EXERCISE DIRECTIONS:
Keep every line in which "worst" occurs and drop the rest of the data.

Records excerpted from a collection:

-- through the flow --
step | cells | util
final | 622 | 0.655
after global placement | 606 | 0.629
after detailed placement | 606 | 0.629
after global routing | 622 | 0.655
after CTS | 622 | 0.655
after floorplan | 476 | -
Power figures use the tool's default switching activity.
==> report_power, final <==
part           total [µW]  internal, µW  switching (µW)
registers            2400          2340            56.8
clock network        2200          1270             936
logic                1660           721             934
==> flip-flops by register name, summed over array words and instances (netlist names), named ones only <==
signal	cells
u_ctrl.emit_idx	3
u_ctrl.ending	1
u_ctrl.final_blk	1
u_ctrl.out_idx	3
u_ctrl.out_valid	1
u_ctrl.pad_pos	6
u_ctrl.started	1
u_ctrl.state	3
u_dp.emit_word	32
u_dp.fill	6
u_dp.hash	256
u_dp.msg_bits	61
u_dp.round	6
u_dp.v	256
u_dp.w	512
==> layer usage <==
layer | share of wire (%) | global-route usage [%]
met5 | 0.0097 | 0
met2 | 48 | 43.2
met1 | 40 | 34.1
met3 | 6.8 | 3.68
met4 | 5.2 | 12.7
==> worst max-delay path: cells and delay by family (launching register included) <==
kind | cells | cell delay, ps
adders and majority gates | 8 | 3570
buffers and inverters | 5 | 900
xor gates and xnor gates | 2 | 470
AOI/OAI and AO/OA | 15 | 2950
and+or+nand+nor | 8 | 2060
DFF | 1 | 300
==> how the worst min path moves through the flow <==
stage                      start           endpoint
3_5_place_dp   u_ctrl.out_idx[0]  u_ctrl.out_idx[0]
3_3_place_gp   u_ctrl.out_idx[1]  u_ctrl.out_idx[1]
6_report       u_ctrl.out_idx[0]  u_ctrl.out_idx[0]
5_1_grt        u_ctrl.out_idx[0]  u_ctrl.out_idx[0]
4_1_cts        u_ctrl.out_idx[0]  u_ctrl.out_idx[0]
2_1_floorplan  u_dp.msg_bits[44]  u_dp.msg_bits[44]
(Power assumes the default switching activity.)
$ cat src/rtl/mono_framebuffer_pixel_engine_unit_macros.svh
// Assertion macros used by the pixel engine sequencer.
`ifndef MONO_FRAMEBUFFER_PIXEL_ENGINE_UNIT_MACROS_SVH
`define MONO_FRAMEBUFFER_PIXEL_ENGINE_UNIT_MACROS_SVH

// The enclosing module must provide clk_i and rst_ni.
`define MFPE_ASSERT_IMP(name, ante, cons, msg) \
  name: assert property (@(posedge clk_i) disable iff (!rst_ni) (ante) |-> (cons)) \
    else $error(msg);

`define MFPE_ASSERT_NXT(name, ante, cons, msg) \
  name: assert property (@(posedge clk_i) disable iff (!rst_ni) (ante) |=> (cons)) \
    else $error(msg);

`endif

$ cat src/rtl/mfpe_pkg.sv
// Package with types, constants and codes of the pixel engine.
package mfpe_pkg;

  localparam int unsigned VRAM_BYTES_DEF = 32768;

  localparam int unsigned CFG_IDX_W = 3;
  localparam int unsigned CFG_DW    = 15;

  localparam int unsigned LIT_W   = 15;
  localparam int unsigned OFF_W   = 22;
  localparam int unsigned PROD_W  = 18;
  localparam int unsigned SPAN_W  = 18;
  localparam int unsigned ZST_W   = 19;
  localparam int unsigned STEP_W  = 11;
  localparam int unsigned ZCNT_W  = 16;

  localparam logic [LIT_W-1:0] LIT_MAX = 15'h7FFF;
  localparam logic [7:0]       PIX_MSB = 8'h80;

  localparam logic [14:0] RST_FPO        = 15'd0;
  localparam logic [7:0]  RST_STRIDE     = 8'd100;
  localparam logic [3:0]  RST_HEIGHT     = 4'd1;
  localparam logic [9:0]  RST_ROWS       = 10'd600;
  localparam logic [10:0] RST_WIDTH      = 11'd800;
  localparam logic [9:0]  RST_VIS_LINES  = 10'd600;

  typedef enum logic [1:0] {
    FN_SET    = 2'd0,
    FN_GET    = 2'd1,
    FN_SCROLL = 2'd2,
    FN_CLEAR  = 2'd3
  } func_e;

  typedef enum logic [CFG_IDX_W-1:0] {
    CFG_FPO       = 3'd0,
    CFG_STRIDE    = 3'd1,
    CFG_HEIGHT    = 3'd2,
    CFG_ROWS      = 3'd3,
    CFG_WIDTH     = 3'd4,
    CFG_VIS_LINES = 3'd5
  } cfg_idx_e;

  typedef struct packed {
    logic [14:0] fpo;
    logic [7:0]  stride;
    logic [3:0]  height;
    logic [9:0]  rows_scaled;
    logic [10:0] width;
    logic [9:0]  vis_lines;
  } cfg_t;

  typedef enum logic [3:0] {
    ST_INIT,
    ST_IDLE,
    ST_MUL,
    ST_ADDR,
    ST_READ,
    ST_WAIT,
    ST_PWR,
    ST_SPREP,
    ST_STEPGO,
    ST_ZERO,
    ST_STEP,
    ST_RESP
  } state_e;

endpackage

$ cat src/rtl/mfpe_cfg.sv
// Configuration register bank of the pixel engine.
module mfpe_cfg import mfpe_pkg::*; (
  input  logic                 clk_i,
  input  logic                 rst_ni,
  input  logic                 cfg_we_i,
  input  logic [CFG_IDX_W-1:0] cfg_idx_i,
  input  logic [CFG_DW-1:0]    cfg_wdata_i,
  output cfg_t                 cfg_o
);

  cfg_t cfg_q, cfg_d;

  always_comb begin
    cfg_d = cfg_q;
    if (cfg_we_i) begin
      case (cfg_idx_i)
        CFG_FPO:       cfg_d.fpo         = cfg_wdata_i[14:0];
        CFG_STRIDE:    cfg_d.stride      = cfg_wdata_i[7:0];
        CFG_HEIGHT:    cfg_d.height      = cfg_wdata_i[3:0];
        CFG_ROWS:      cfg_d.rows_scaled = cfg_wdata_i[9:0];
        CFG_WIDTH:     cfg_d.width       = cfg_wdata_i[10:0];
        CFG_VIS_LINES: cfg_d.vis_lines   = cfg_wdata_i[9:0];
        default:       cfg_d = cfg_q;
      endcase
    end
  end

  always_ff @(posedge clk_i or negedge rst_ni) begin
    if (!rst_ni) begin
      cfg_q.fpo         <= RST_FPO;
      cfg_q.stride      <= RST_STRIDE;
      cfg_q.height      <= RST_HEIGHT;
      cfg_q.rows_scaled <= RST_ROWS;
      cfg_q.width       <= RST_WIDTH;
      cfg_q.vis_lines   <= RST_VIS_LINES;
    end else begin
      cfg_q <= cfg_d;
    end
  end

  assign cfg_o = cfg_q;

endmodule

TASK OUTPUT:
==> worst max-delay path: cells and delay by family (launching register included) <==
==> how the worst min path moves through the flow <==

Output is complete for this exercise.